(WHAT YOU HAVE TO DO) Search the records below for the word "constraint". Copy each line where it occurs.

(DATA PROVIDED)
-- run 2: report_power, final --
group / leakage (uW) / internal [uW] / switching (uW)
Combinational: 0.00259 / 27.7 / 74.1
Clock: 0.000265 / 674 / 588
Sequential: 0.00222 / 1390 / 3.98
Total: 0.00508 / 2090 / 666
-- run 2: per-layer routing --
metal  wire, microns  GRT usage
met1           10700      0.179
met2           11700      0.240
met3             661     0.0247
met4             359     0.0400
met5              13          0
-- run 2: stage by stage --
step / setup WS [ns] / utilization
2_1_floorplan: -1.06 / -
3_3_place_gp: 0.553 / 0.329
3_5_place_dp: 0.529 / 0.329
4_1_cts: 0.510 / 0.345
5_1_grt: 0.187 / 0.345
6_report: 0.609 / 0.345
**config.mk**
```make
export PLATFORM = sky130hd
export DESIGN_NAME = signal_path_readout
export DESIGN_NICKNAME = d
export VERILOG_FILES = /design/src/hw/readout_pkg.sv /design/src/hw/angle_cordic.sv /design/src/hw/signal_path_readout.sv
export VERILOG_INCLUDE_DIRS = /design/src /design/src/hw
export SDC_FILE = /design/constraint.sdc
export NUM_CORES = 2
export LEC_CHECK = 0
export BUFFER_PORTS_ARGS = -buffer_cell sky130_fd_sc_hd__buf_2
export CAP_MARGIN = 20
export CORE_MARGIN = 4
export CORE_UTILIZATION = 55
export CTS_BUF_LIST = sky130_fd_sc_hd__clkbuf_8
export CTS_CLUSTER_DIAMETER = 50
export DETAILED_ROUTE_END_ITERATION = 16
export PLACE_DENSITY = 0.84
export SLEW_MARGIN = 20
export SYNTH_ARGS = -nofsm -noshare
export SYNTH_HDL_FRONTEND = slang
export SYNTH_SLANG_ARGS = --single-unit
```
**constraint.sdc**
```tcl
create_clock -name i_clk_sys -period 27 [get_ports i_clk_sys]
set_input_delay 1.35 -clock i_clk_sys [delete_from_list [all_inputs] [get_ports i_clk_sys]]
set_output_delay 1.35 -clock i_clk_sys [all_outputs]
set_load 0.01 [all_outputs]
```
===== src/verilog/pllrh_regs.svh =====
`ifndef PLLRH_REGS_SVH
`define PLLRH_REGS_SVH

// ----------------------------------------
// register addresses
// ----------------------------------------
`define PLLRH_ADDR_W        10
`define PLLRH_ADDR_REFCTL   10'h01D
`define PLLRH_ADDR_ZDCTL    10'h01E
`define PLLRH_ADDR_PLLSTAT  10'h01F

// ----------------------------------------
// reset values and writable masks
// ----------------------------------------
`define PLLRH_REFCTL_RST    8'h80
`define PLLRH_REFCTL_MASK   8'hFB
`define PLLRH_ZDCTL_RST     8'h00
`define PLLRH_ZDCTL_MASK    8'h1E
`define PLLRH_STAT_RST      8'h00
`define PLLRH_STAT_MASK     8'h7F
`define PLLRH_ZERO_BYTE     8'h00

`endif


===== src/verilog/pllrh_pkg.sv =====
`default_nettype none

package pllrh_pkg;

    // field order matches register bit order, msb first
    typedef struct packed {
        logic statusEepromSel;
        logic xtalAmpEn;
        logic refDoublerEn;
        logic freezeStatus;
        logic lockCmpEn;
        logic unusedBit2;
        logic extHoldoverSel;
        logic holdoverEn;
    } pllrh_refctl_t;

    typedef struct packed {
        logic [2:0] unusedHigh;
        logic [1:0] fbDividerSel;
        logic       extZeroDelaySel;
        logic       zeroDelayEn;
        logic       unusedBit0;
    } pllrh_zdctl_t;

    typedef struct packed {
        logic internalHoldEn;
        logic externalHoldEn;
        logic externalEntry;
        logic lockQualified;
    } pllrh_hold_t;

endpackage

`default_nettype wire


===== src/verilog/pllrh_config.sv =====
// Behaviour
// reference-control bit 7 puts the eeprom status on the status pin, else the status-select choice drives it.
// reference-control bit 6 enables the crystal maintaining amplifier, cleared by default.
// reference-control bit 5 enables the reference doubler, cleared (bypassed) by default.
// while reference-control bit 4 is set the pll status readback register stops updating.
// with reference-control bit 3 clear the holdover controller sees the lock indicator pin as high.
// with reference-control bit 3 set the lock indicator comparator output tells whether the pll was locked.
// reference-control bit 1 hands holdover entry to the output-align pin and disables internal holdover.
// reference-control bit 0 enables holdover, cleared by default.
// zero-delay register bits 4:3 pick channel divider 0 to 3 as external zero-delay feedback, default 0.
// zero delay runs only when its enable bit is set, and a select bit chooses external over internal mode.
// unused bits read as zero and ignore writes, reference-control resets to 0x80 and the rest to zero.
`include "pllrh_regs.svh"
`default_nettype none

module pllrh_config
    import pllrh_pkg::*;
(
    input  wire logic                      clk_sys,
    input  wire logic                      rst,
    input  wire logic [`PLLRH_ADDR_W-1:0] regAddr,
    input  wire logic                      regWrEn,
    input  wire logic [7:0]                regWrData,
    input  wire logic                      regRdEn,
    output logic      [7:0]                regRdData,
    output logic                           regRdValid,
    input  wire logic                      statusEeprom,
    input  wire logic                      statusSelected,
    output logic                           statusPinOut,
    output logic                           xtalAmpEn,
    output logic                           refDoublerEn,
    input  wire logic [7:0]                pllStatusLive,
    input  wire logic                      lockIndicatorPin,
    input  wire logic                      outputAlignPin,
    output logic                           holdoverInternalEn,
    output logic                           holdoverExternalEn,
    output logic                           holdoverExternalEntry,
    output logic                           holdoverLockQualified,
    output logic                           zeroDelayInternalEn,
    output logic                           zeroDelayExternalEn,
    output logic      [1:0]                zeroDelayFbSel,
    output logic      [3:0]                zeroDelayFbOneHot
);

    // ----------------------------------------
    // helpers
    // ----------------------------------------
    function automatic logic [7:0] applyMask(input logic [7:0] val, input logic [7:0] mask);
        applyMask = val & mask;
    endfunction

    function automatic logic [3:0] decodeFb(input logic [1:0] sel);
        decodeFb = 4'h1 << sel;
    endfunction

    // ----------------------------------------
    // configuration registers
    // ----------------------------------------
    pllrh_refctl_t refCtl_ff;
    pllrh_refctl_t nxt_refCtl;
    pllrh_zdctl_t  zdCtl_ff;
    pllrh_zdctl_t  nxt_zdCtl;

    always_comb
    begin
        nxt_refCtl = refCtl_ff;
        nxt_zdCtl  = zdCtl_ff;
        // unused bits are masked on the way in so they always read back as zero
        if (regWrEn && regAddr == `PLLRH_ADDR_REFCTL)
        begin
            nxt_refCtl = pllrh_refctl_t'(applyMask(regWrData, `PLLRH_REFCTL_MASK));
        end
        if (regWrEn && regAddr == `PLLRH_ADDR_ZDCTL)
        begin
            nxt_zdCtl = pllrh_zdctl_t'(applyMask(regWrData, `PLLRH_ZDCTL_MASK));
        end
    end

    always_ff @(posedge clk_sys)
    begin
        if (rst)
        begin
            refCtl_ff <= pllrh_refctl_t'(`PLLRH_REFCTL_RST);
            zdCtl_ff  <= pllrh_zdctl_t'(`PLLRH_ZDCTL_RST);
        end
        else
        begin
            refCtl_ff <= nxt_refCtl;
            zdCtl_ff  <= nxt_zdCtl;
        end
    end

    // ----------------------------------------
    // status snapshot
    // ----------------------------------------
    logic [7:0] statSnap_ff;
    logic [7:0] nxt_statSnap;

    always_comb
    begin
        nxt_statSnap = statSnap_ff;
        // frozen snapshot lets software read a coherent set of status bits
        if (!refCtl_ff.freezeStatus)
        begin
            nxt_statSnap = applyMask(pllStatusLive, `PLLRH_STAT_MASK);
        end
    end

    always_ff @(posedge clk_sys)
    begin
        if (rst)
        begin
            statSnap_ff <= `PLLRH_STAT_RST;
        end
        else
        begin
            statSnap_ff <= nxt_statSnap;
        end
    end

    // ----------------------------------------
    // read port
    // ----------------------------------------
    logic [7:0] rdData_ff;
    logic [7:0] nxt_rdData;
    logic       rdValid_ff;
    logic       nxt_rdValid;

    always_comb
    begin
        // a read in the same cycle as a write returns the old contents
        nxt_rdData  = rdData_ff;
        nxt_rdValid = regRdEn;
        if (regRdEn)
        begin
            case (regAddr)
                `PLLRH_ADDR_REFCTL:  nxt_rdData = 8'(refCtl_ff);
                `PLLRH_ADDR_ZDCTL:   nxt_rdData = 8'(zdCtl_ff);
                `PLLRH_ADDR_PLLSTAT: nxt_rdData = statSnap_ff;
                default:             nxt_rdData = `PLLRH_ZERO_BYTE;
            endcase
        end
    end

    always_ff @(posedge clk_sys)
    begin
        if (rst)
        begin
            rdData_ff  <= `PLLRH_ZERO_BYTE;
            rdValid_ff <= 1'b0;
        end
        else
        begin
            rdData_ff  <= nxt_rdData;
            rdValid_ff <= nxt_rdValid;
        end
    end

    assign regRdData  = rdData_ff;
    assign regRdValid = rdValid_ff;

    // ----------------------------------------
    // control outputs
    // ----------------------------------------
    assign statusPinOut = refCtl_ff.statusEepromSel ? statusEeprom : statusSelected;
    assign xtalAmpEn    = refCtl_ff.xtalAmpEn;
    assign refDoublerEn = refCtl_ff.refDoublerEn;

    pllrh_hold_t holdCtl;

    pllrh_hold_ctrl uHold
    (
        .refCtl           (refCtl_ff),
        .lockIndicatorPin (lockIndicatorPin),
        .outputAlignPin   (outputAlignPin),
        .holdCtl          (holdCtl)
    );

    assign holdoverInternalEn    = holdCtl.internalHoldEn;
    assign holdoverExternalEn    = holdCtl.externalHoldEn;
    assign holdoverExternalEntry = holdCtl.externalEntry;
    assign holdoverLockQualified = holdCtl.lockQualified;

    assign zeroDelayInternalEn = zdCtl_ff.zeroDelayEn & ~zdCtl_ff.extZeroDelaySel;
    assign zeroDelayExternalEn = zdCtl_ff.zeroDelayEn & zdCtl_ff.extZeroDelaySel;
    // feedback choice only matters in external mode but stays visible for debug
    assign zeroDelayFbSel    = zdCtl_ff.fbDividerSel;
    assign zeroDelayFbOneHot = decodeFb(zdCtl_ff.fbDividerSel);
endmodule // pllrh_config

`default_nettype wire


===== src/verilog/pllrh_hold_ctrl.sv =====
`default_nettype none

module pllrh_hold_ctrl
    import pllrh_pkg::*;
(
    input  wire pllrh_refctl_t refCtl,
    input  wire logic          lockIndicatorPin,
    input  wire logic          outputAlignPin,
    output pllrh_hold_t        holdCtl
);

    // ----------------------------------------
    // holdover routing
    // ----------------------------------------
    // pure routing of config bits; the holdover state machine sits outside
    always_comb
    begin
        // comparator off: pin reads as a constant high to the controller
        holdCtl.lockQualified  = refCtl.lockCmpEn ? lockIndicatorPin : 1'b1;
        holdCtl.internalHoldEn = refCtl.holdoverEn & ~refCtl.extHoldoverSel;
        holdCtl.externalHoldEn = refCtl.holdoverEn & refCtl.extHoldoverSel;
        holdCtl.externalEntry  = holdCtl.externalHoldEn & outputAlignPin;
    end

endmodule // pllrh_hold_ctrl

`default_nettype wire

(THE COMPLETED TASK)
export SDC_FILE = /design/constraint.sdc
**constraint.sdc**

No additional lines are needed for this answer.